Émile Zola’nın çarpıcı gerçekçiliğiyle kaleme aldığı Nana, Paris’in ışıklı eğlence dünyasının ardında saklanan karanlık yüzü tüm çıplaklığıyla ortaya seren sarsıcı bir eserdir. İkinci İmparatorluk döneminin çürümüş yapısını, ahlaki çözülüşü ve toplumun ikiyüzlülüğünü bir kadının yükselişi ile çöküşü üzerinden anlatan roman, Zola’nın natüralizminin en güçlü örneklerinden biridir.
Güzelliğiyle büyüleyen, gücüyle çevresini etkisi altına alan femme fatale Nana, Paris sosyetesini avucunun içine alır. Ancak şöhret, tutku ve para üzerine kurulu bu ihtişamlı hayatın ardında acımasız bir boşluk ve kaçınılmaz bir çöküş saklıdır.
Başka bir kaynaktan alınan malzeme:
<file path="config.mk">
export PLATFORM = sky130hd
export DESIGN_NAME = int_bus_regfile_flat
export DESIGN_NICKNAME = d
export VERILOG_FILES = /design/src/rtl/int_bus_regfile_if.sv /design/src/rtl/int_bus_regfile.sv /design/src/flat_wrapper.sv
export SDC_FILE = /design/constraint.sdc
export NUM_CORES = 1
export LEC_CHECK = 0
export BUFFER_PORTS_ARGS = -buffer_cell sky130_fd_sc_hd__buf_2
export CORE_ASPECT_RATIO = 1.1
export CORE_MARGIN = 1.5
export CORE_UTILIZATION = 45
export CTS_CLUSTER_DIAMETER = 200
export DETAILED_ROUTE_END_ITERATION = 12
export PLACE_DENSITY = 0.77
export RECOVER_POWER = 100
export SLEW_MARGIN = 20
export SYNTH_ARGS = -nofsm -noshare
export SYNTH_HDL_FRONTEND = slang
export SYNTH_SLANG_ARGS = --single-unit
</file>
<file path="constraint.sdc">
create_clock -name clock -period 3 [get_ports clock]
set_input_delay 0.6 -clock clock [delete_from_list [all_inputs] [get_ports clock]]
set_output_delay 0.6 -clock clock [all_outputs]
set_load 0.02 [all_outputs]
</file>
<file path="src/rtl/int_bus_regfile_if.sv">
// Bus-side signals between a bus master and the int_bus_regfile register block.
interface int_bus_regfile_if;
  logic [15:0] int_address;
  logic [7:0]  int_wr_data;
  logic        int_write;
  logic        int_read;
  logic [7:0]  int_rd_data;
  logic        int_req;
  logic        int_gnt;

  modport master (
    output int_address, int_wr_data, int_write, int_read, int_req,
    input  int_rd_data, int_gnt
  );

  modport slave (
    input  int_address, int_wr_data, int_write, int_read, int_req,
    output int_rd_data, int_gnt
  );
endinterface

</file>
<file path="src/rtl/int_bus_regfile.sv">
// Granted-bus register file: ID/SCRATCH/CTRL/STATUS/EVENT/EVENT_MASK/ERR_CNT, one-cycle access.
// Optional macro INT_BUS_ERR_CNT_EN builds the saturating ERR_CNT counter at offset 0x6.
module int_bus_regfile #(
  parameter logic [15:0] BASE_ADDR = 16'h0000,
  parameter logic [7:0]  ID_VALUE  = 8'hA5
) (
  input  logic                 clock,
  input  logic                 reset,
  int_bus_regfile_if.slave     bus,
  input  logic                 local_busy,
  input  logic [7:0]           status_in,
  input  logic [7:0]           event_in,
  output logic [7:0]           ctrl_out,
  output logic                 irq
);

  typedef enum logic [1:0] {IDLE, GRANTED, RELEASE} state_t;

  state_t      r_state;
  state_t      w_state_nxt;
  logic        w_gnt;
  logic        w_hit;
  logic        w_acc_wr;
  logic        w_acc_rd;
  logic [3:0]  w_off;
  logic [7:0]  w_rd_mux;
  logic [7:0]  w_err_cnt;
  logic [7:0]  r_rd_data;
  logic [7:0]  r_scratch;
  logic [7:0]  r_ctrl;
  logic [7:0]  r_event;
  logic [7:0]  r_mask;
  logic        r_irq;

  always_ff @(posedge clock) begin
    if (reset) r_state <= IDLE;
    else       r_state <= w_state_nxt;
  end

  always_comb begin
    w_state_nxt = r_state;
    case (r_state)
      IDLE:    if (bus.int_req && !local_busy) w_state_nxt = GRANTED;
      GRANTED: if (!bus.int_req)               w_state_nxt = RELEASE;
      RELEASE:                                 w_state_nxt = IDLE;
      default:                                 w_state_nxt = IDLE;
    endcase
  end

  assign w_gnt    = (r_state == GRANTED);
  assign w_hit    = (bus.int_address[15:4] == BASE_ADDR[15:4]);
  assign w_off    = bus.int_address[3:0];
  assign w_acc_wr = bus.int_write & w_gnt & w_hit;
  assign w_acc_rd = bus.int_read  & w_gnt & w_hit;

  // Read mux sees pre-write register values, so a simultaneous write/read returns old data.
  always_comb begin
    w_rd_mux = 8'h00;
    case (w_off)
      4'h0:    w_rd_mux = ID_VALUE;
      4'h1:    w_rd_mux = r_scratch;
      4'h2:    w_rd_mux = r_ctrl;
      4'h3:    w_rd_mux = status_in;
      4'h4:    w_rd_mux = r_event;
      4'h5:    w_rd_mux = r_mask;
      4'h6:    w_rd_mux = w_err_cnt;
      default: w_rd_mux = 8'h00;
    endcase
  end

  always_ff @(posedge clock) begin
    if (reset) begin
      r_rd_data <= 8'h00;
      r_scratch <= 8'h00;
      r_ctrl    <= 8'h00;
      r_event   <= 8'h00;
      r_mask    <= 8'h00;
      r_irq     <= 1'b0;
    end else begin
      if (w_acc_rd)                  r_rd_data <= w_rd_mux;
      if (w_acc_wr && w_off == 4'h1) r_scratch <= bus.int_wr_data;
      if (w_acc_wr && w_off == 4'h2) r_ctrl    <= bus.int_wr_data;
      if (w_acc_wr && w_off == 4'h5) r_mask    <= bus.int_wr_data;
      // New events are OR-ed in after the W1C so a same-cycle set wins.
      r_event <= (r_event & ~((w_acc_wr && w_off == 4'h4) ? bus.int_wr_data : 8'h00)) | event_in;
      r_irq   <= |(r_event & r_mask);
    end
  end

`ifdef INT_BUS_ERR_CNT_EN
  logic [7:0] r_err_cnt;
  logic       w_err;

  assign w_err = (bus.int_write | bus.int_read) & ~(w_gnt & w_hit);

  always_ff @(posedge clock) begin
    if (reset)                                r_err_cnt <= 8'h00;
    else if (w_acc_wr && w_off == 4'h6)       r_err_cnt <= 8'h00;
    else if (w_err && r_err_cnt != 8'hFF)     r_err_cnt <= r_err_cnt + 8'd1;
  end

  assign w_err_cnt = r_err_cnt;
`else
  assign w_err_cnt = 8'h00;
`endif

  assign bus.int_gnt     = w_gnt;
  assign bus.int_rd_data = r_rd_data;
  assign ctrl_out        = r_ctrl;
  assign irq             = r_irq;

endmodule

</file>
<file path="src/flat_wrapper.sv">
// flat-port wrapper written by rule: the top's interface ports become plain ports
module int_bus_regfile_flat 
#(
  parameter logic [15:0] BASE_ADDR = 16'h0000,
  parameter logic [7:0]  ID_VALUE  = 8'hA5
)
  (clock, reset, local_busy, status_in, event_in, ctrl_out, irq, bus_int_address, bus_int_wr_data, bus_int_write, bus_int_read, bus_int_req, bus_int_rd_data, bus_int_gnt);
  int_bus_regfile_if bus_i ();
  input  logic clock;
  input  logic reset;
  input  logic local_busy;
  input  logic [7:0] status_in;
  input  logic [7:0] event_in;
  output logic [7:0] ctrl_out;
  output logic irq;
  input wire logic [$bits(bus_i.int_address)-1:0] bus_int_address;
  input wire logic [$bits(bus_i.int_wr_data)-1:0] bus_int_wr_data;
  input wire logic [$bits(bus_i.int_write)-1:0] bus_int_write;
  input wire logic [$bits(bus_i.int_read)-1:0] bus_int_read;
  input wire logic [$bits(bus_i.int_req)-1:0] bus_int_req;
  output wire logic [$bits(bus_i.int_rd_data)-1:0] bus_int_rd_data;
  output wire logic [$bits(bus_i.int_gnt)-1:0] bus_int_gnt;
  assign bus_i.int_address = bus_int_address;
  assign bus_i.int_wr_data = bus_int_wr_data;
  assign bus_i.int_write = bus_int_write;
  assign bus_i.int_read = bus_int_read;
  assign bus_i.int_req = bus_int_req;
  assign bus_int_rd_data = bus_i.int_rd_data;
  assign bus_int_gnt = bus_i.int_gnt;
  int_bus_regfile #(.BASE_ADDR(BASE_ADDR), .ID_VALUE(ID_VALUE)) u_core (.clock(clock), .reset(reset), .bus(bus_i), .local_busy(local_busy), .status_in(status_in), .event_in(event_in), .ctrl_out(ctrl_out), .irq(irq));
endmodule
</file>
Zola, Nana’nın kişisel trajedisini işlerken aynı zamanda dönemin toplumsal hastalıklarını, sınıf farklılıklarını ve yozlaşmayı etkileyici bir keskinlikle gözler önüne serer.
Skandallar, ihtişam, tutku, düşüş ve acımasız arzuların iç içe geçtiği bu roman, yalnızca bir kadının yaşam öyküsü değil; aynı zamanda bir çağın panoramasıdır.
Nana, Zola’nın edebiyatındaki gücünü doruğa çıkaran, okuru hem büyüleyen hem de sarsan unutulmaz bir klasiktir.